**WORK TO BE COMPLETED**
Begin with the line containing "export PLACE_DENSITY = 0.79" and copy every line after it to the end of the entries, exactly, leaving out the lines before it.

**RECORD SET**
==> config.mk <==
export PLATFORM = sky130hd
export DESIGN_NAME = rss_sequencer
export DESIGN_NICKNAME = d
export VERILOG_FILES = /design/src/inc/rss_pkg.sv /design/src/verilog/rss_timer.sv /design/src/verilog/rss_sequencer.sv
export SDC_FILE = /design/constraint.sdc
export NUM_CORES = 1
export LEC_CHECK = 0
export ABC_AREA = 0
export BUFFER_PORTS_ARGS = -buffer_cell sky130_fd_sc_hd__buf_2
export CORE_MARGIN = 10
export CORE_UTILIZATION = 60
export DETAILED_ROUTE_END_ITERATION = 8
export HOLD_SLACK_MARGIN = 0.05
export PLACE_DENSITY = 0.79
export SKIP_CTS_REPAIR_TIMING = 1
export SLEW_MARGIN = 5
export SYNTH_ARGS = -nofsm -noshare
export SYNTH_HDL_FRONTEND = slang
export SYNTH_SLANG_ARGS = --single-unit
==> constraint.sdc <==
create_clock -name sys_clk -period 4.5 [get_ports sys_clk]
set_input_delay 0.45 -clock sys_clk [delete_from_list [all_inputs] [get_ports sys_clk]]
set_output_delay 0.45 -clock sys_clk [all_outputs]
set_load 0.01 [all_outputs]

**OUTPUT FOR THIS EXERCISE**
export PLACE_DENSITY = 0.79
export SKIP_CTS_REPAIR_TIMING = 1
export SLEW_MARGIN = 5
export SYNTH_ARGS = -nofsm -noshare
export SYNTH_HDL_FRONTEND = slang
export SYNTH_SLANG_ARGS = --single-unit
==> constraint.sdc <==
create_clock -name sys_clk -period 4.5 [get_ports sys_clk]
set_input_delay 0.45 -clock sys_clk [delete_from_list [all_inputs] [get_ports sys_clk]]
set_output_delay 0.45 -clock sys_clk [all_outputs]
set_load 0.01 [all_outputs]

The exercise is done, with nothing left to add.